Pascal’s Law states that pressure applied to an enclosed fluid is transmitted with equal force throughout the entire container. This is the basics of both the hydraulic and pneumatic systems
Examples of Pascal’s Law can be found when we use:
1. Car lift or hoist
2. Hydraulic jacks
3. Automobile breaking systems
4. Air compressors
5. Squeezing a tube of toothpaste

- If we increase the pressure on a gas, we decrease the volume of the gas.
However, the temperature must be constant.
* We see this in aerosol cans, paint ball guns, spray paint, whipped cream, propane tanks… These are highly pressurized, which allows us to fit a large volume into a small can!
-If we increase the temperature on a gas, we increase the volume.
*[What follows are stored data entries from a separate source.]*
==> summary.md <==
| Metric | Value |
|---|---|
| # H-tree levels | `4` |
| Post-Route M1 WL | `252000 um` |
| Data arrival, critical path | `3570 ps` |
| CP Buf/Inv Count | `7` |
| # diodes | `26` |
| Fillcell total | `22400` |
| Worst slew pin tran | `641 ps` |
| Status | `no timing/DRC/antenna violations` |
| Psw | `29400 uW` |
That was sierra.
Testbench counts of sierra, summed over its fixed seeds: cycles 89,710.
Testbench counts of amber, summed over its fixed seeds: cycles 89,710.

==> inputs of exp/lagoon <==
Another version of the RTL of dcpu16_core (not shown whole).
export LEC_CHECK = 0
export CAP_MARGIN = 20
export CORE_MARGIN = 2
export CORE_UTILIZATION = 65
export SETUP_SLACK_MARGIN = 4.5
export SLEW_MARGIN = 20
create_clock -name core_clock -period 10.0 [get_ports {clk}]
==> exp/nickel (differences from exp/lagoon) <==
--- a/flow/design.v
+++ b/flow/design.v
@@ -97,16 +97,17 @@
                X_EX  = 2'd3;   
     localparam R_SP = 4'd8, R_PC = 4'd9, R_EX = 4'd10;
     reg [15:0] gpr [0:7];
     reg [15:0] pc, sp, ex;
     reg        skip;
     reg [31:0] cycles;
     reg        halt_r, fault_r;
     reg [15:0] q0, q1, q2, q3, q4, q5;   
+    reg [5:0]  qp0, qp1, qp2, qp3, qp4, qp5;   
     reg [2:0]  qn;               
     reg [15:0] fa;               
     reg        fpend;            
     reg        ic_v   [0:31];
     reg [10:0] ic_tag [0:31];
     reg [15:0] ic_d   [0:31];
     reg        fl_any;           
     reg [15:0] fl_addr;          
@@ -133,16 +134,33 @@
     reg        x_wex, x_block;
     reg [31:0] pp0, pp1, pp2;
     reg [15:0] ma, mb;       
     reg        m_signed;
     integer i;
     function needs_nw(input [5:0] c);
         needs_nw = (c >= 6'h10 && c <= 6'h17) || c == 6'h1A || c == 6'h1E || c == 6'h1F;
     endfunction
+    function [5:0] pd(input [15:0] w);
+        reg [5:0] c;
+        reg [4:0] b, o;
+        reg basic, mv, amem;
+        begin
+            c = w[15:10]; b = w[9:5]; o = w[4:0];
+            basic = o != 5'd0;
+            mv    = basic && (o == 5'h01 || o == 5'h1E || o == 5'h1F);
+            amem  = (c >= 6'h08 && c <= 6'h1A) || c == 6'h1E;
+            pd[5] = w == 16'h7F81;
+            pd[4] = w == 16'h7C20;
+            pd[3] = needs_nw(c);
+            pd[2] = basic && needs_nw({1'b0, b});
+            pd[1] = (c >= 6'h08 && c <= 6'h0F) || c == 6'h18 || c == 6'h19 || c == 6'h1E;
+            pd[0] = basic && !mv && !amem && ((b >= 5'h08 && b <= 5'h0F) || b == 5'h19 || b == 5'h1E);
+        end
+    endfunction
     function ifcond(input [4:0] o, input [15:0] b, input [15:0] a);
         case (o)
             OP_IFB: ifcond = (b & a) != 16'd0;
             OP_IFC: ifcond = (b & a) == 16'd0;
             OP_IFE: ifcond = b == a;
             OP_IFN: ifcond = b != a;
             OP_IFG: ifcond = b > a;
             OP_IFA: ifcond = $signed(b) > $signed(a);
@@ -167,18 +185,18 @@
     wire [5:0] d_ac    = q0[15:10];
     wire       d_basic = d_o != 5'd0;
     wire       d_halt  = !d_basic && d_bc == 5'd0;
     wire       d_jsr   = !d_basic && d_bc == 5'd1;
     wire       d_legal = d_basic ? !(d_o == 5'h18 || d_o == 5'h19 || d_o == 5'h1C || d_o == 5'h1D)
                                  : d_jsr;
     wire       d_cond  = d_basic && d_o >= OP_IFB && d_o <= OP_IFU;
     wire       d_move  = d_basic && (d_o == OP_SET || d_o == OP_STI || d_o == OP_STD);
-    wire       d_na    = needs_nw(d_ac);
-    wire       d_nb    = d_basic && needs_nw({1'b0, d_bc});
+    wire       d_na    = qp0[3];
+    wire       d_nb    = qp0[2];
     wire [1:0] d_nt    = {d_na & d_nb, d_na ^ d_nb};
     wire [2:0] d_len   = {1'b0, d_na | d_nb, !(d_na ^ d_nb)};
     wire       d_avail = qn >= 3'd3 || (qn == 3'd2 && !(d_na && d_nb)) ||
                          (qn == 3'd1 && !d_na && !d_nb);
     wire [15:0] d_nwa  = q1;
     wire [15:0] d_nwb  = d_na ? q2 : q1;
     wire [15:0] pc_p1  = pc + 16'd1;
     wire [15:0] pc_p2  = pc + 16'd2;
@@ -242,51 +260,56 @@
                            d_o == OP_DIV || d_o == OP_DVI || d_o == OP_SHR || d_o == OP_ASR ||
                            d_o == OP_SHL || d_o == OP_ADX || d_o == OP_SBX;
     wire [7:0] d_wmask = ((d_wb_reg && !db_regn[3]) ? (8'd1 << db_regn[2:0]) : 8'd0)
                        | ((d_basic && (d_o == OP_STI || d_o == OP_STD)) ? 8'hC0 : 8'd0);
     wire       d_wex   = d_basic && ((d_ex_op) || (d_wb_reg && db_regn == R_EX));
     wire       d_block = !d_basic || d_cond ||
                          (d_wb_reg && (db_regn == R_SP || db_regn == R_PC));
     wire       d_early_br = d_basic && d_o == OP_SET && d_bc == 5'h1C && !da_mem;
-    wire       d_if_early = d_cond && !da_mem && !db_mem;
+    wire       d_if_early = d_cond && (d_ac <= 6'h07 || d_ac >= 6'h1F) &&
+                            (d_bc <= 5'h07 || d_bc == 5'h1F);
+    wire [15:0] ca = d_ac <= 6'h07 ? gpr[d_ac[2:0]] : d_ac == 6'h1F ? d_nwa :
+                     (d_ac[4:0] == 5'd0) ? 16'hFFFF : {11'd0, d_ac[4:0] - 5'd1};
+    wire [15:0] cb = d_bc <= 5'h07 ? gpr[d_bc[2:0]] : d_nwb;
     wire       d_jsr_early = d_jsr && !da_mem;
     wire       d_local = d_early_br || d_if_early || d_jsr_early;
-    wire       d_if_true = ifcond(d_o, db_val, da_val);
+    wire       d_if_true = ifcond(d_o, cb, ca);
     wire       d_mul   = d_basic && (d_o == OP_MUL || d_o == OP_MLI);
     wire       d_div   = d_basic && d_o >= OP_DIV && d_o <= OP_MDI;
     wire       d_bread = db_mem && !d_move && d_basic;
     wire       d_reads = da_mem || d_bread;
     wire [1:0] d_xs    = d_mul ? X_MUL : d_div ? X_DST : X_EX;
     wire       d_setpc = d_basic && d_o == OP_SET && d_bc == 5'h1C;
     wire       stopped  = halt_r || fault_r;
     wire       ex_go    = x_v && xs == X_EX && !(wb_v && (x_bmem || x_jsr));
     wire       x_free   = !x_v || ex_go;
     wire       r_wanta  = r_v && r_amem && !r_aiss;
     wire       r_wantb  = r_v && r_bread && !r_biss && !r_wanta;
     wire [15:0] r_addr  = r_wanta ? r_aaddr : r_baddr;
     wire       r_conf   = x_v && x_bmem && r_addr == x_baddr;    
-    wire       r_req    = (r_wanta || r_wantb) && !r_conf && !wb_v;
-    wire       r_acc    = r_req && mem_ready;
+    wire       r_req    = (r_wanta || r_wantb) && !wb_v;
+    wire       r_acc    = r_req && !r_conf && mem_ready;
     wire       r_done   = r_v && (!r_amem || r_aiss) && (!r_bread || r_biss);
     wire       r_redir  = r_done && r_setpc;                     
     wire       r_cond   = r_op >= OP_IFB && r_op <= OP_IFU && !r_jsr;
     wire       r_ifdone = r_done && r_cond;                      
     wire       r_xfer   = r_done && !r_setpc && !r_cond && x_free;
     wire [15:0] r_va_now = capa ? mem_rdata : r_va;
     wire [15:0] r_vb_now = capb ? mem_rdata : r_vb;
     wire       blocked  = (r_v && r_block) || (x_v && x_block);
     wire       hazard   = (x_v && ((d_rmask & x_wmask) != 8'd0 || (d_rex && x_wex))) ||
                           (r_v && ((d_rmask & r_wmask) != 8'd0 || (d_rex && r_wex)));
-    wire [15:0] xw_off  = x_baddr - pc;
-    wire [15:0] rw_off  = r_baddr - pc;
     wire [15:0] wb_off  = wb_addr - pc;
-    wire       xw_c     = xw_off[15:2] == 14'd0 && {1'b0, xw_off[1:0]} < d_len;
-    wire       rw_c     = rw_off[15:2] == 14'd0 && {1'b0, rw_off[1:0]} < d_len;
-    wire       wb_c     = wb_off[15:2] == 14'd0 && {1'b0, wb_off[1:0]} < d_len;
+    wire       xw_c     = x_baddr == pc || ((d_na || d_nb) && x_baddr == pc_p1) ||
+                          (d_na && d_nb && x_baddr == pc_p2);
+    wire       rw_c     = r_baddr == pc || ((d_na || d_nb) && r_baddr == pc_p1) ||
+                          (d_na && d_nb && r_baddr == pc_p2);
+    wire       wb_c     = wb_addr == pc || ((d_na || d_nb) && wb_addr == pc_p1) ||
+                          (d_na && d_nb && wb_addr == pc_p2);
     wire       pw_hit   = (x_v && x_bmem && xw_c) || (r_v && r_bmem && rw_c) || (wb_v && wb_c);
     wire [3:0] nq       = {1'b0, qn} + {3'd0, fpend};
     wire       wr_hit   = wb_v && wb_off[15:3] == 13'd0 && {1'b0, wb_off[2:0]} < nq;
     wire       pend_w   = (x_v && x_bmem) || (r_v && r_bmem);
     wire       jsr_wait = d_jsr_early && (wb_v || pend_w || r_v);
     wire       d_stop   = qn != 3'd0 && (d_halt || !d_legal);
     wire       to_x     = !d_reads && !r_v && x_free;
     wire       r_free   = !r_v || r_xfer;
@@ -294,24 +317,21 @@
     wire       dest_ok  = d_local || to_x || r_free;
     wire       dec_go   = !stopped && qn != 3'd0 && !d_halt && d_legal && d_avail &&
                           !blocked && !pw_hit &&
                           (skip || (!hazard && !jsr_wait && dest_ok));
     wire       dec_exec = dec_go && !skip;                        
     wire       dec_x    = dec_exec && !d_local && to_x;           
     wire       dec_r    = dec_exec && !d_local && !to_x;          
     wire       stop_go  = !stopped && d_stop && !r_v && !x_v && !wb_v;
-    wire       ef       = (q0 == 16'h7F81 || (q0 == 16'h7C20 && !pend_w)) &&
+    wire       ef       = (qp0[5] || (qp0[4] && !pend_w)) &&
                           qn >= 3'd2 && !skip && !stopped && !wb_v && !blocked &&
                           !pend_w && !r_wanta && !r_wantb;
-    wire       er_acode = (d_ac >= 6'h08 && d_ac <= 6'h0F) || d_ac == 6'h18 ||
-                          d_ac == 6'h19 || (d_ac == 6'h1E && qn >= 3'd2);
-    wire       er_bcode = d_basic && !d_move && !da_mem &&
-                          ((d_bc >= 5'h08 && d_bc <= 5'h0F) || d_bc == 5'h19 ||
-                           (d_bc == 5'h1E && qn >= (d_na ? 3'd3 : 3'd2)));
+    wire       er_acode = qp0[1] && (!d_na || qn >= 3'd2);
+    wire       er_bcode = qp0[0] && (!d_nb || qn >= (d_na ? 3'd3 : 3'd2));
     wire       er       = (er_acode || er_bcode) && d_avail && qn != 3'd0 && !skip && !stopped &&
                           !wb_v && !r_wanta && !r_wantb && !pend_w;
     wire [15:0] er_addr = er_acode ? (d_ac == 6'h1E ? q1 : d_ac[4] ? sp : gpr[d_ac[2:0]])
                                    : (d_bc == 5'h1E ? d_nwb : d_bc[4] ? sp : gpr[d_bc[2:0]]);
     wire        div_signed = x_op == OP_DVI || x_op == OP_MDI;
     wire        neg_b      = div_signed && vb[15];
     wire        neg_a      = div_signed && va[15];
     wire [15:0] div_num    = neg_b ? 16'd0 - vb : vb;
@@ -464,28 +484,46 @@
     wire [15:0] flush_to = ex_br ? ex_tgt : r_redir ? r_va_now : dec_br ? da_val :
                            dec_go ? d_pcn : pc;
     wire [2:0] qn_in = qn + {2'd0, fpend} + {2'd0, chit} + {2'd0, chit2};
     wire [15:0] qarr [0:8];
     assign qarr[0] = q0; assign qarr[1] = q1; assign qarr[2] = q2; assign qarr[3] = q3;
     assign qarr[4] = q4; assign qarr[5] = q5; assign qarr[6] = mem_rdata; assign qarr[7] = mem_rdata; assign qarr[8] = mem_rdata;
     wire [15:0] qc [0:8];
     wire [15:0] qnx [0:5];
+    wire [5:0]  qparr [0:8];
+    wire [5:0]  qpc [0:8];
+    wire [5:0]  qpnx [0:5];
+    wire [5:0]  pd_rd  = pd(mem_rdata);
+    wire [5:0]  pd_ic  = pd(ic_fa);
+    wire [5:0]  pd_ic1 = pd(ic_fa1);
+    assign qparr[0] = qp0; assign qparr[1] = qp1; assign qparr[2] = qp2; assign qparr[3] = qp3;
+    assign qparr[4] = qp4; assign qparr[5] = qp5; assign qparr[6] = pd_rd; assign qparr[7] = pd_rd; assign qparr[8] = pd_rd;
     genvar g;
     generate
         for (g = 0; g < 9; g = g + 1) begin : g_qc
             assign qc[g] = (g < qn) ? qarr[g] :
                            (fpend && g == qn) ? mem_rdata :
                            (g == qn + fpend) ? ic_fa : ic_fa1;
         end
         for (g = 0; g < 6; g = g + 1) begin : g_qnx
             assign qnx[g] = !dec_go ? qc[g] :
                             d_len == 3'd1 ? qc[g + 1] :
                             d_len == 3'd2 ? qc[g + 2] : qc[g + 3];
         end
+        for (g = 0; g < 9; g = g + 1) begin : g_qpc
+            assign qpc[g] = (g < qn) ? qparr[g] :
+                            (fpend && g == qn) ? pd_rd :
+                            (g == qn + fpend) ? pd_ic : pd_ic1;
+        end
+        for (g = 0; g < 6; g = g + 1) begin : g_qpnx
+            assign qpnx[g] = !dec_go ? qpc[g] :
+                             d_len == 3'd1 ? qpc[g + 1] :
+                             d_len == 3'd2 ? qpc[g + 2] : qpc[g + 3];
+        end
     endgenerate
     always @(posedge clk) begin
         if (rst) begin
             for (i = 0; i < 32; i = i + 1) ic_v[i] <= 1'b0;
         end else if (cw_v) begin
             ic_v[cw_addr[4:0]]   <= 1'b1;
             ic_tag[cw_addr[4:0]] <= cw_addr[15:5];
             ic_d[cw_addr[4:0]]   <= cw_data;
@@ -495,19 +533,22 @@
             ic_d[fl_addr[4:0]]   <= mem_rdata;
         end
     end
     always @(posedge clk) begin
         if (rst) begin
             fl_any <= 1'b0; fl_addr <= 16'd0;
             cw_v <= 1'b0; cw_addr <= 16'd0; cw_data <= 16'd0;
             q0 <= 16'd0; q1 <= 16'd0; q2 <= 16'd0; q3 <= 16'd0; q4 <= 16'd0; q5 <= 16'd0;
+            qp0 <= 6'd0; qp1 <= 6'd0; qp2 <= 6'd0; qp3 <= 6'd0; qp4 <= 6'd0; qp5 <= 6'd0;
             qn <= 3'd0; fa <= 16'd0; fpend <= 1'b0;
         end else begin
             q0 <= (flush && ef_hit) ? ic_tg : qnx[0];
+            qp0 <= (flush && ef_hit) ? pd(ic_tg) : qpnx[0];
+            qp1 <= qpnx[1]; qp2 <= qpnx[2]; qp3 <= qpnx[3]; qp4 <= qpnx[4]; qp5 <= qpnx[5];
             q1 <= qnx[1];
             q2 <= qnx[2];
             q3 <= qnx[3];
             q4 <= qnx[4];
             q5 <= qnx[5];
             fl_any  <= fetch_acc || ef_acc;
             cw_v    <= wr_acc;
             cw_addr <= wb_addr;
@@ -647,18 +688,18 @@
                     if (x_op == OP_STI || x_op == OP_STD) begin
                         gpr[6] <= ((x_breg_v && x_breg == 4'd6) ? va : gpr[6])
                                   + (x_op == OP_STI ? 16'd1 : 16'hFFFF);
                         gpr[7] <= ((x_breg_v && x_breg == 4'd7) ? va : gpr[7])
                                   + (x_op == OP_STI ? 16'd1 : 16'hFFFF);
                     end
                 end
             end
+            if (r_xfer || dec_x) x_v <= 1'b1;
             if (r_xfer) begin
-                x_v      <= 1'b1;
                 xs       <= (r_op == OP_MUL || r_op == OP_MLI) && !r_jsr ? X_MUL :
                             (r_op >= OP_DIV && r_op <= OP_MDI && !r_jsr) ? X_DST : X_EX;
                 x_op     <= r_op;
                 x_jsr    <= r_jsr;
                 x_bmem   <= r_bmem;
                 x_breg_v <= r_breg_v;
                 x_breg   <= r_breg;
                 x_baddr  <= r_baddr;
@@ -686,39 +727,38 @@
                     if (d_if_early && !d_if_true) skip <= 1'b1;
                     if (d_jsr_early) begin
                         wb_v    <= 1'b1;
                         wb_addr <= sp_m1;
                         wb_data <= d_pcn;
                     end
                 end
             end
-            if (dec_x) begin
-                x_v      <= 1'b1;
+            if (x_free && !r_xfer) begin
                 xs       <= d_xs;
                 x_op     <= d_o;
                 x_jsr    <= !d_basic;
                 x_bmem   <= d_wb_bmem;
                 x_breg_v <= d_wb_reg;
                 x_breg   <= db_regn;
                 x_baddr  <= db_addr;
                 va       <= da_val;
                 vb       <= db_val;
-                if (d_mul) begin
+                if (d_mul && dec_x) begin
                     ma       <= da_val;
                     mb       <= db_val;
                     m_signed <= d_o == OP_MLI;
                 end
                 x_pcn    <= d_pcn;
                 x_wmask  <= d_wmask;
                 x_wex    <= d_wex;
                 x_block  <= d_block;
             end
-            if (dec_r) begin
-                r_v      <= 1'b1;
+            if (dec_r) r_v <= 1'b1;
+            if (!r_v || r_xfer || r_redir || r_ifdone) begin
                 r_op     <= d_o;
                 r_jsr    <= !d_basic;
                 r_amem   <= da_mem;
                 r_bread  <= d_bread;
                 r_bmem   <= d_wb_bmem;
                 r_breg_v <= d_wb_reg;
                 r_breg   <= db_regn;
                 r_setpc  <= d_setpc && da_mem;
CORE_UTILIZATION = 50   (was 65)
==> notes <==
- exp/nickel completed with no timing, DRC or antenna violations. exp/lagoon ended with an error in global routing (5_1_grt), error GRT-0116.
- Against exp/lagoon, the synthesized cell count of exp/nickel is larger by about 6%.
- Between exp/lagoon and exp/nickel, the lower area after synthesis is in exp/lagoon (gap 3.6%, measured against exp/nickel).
However, the pressure is constant.
* We see this in hot air balloons or gas cans on a hot day. When its warmer, the gas particles move further apart causing the air/gas to increase in volume.
- If we increase the temperature of a gas, we increase the pressure. However, the volume is constant.
* If we heat sealed containers eventually the containers will explode because we have increased the pressure of the fluid.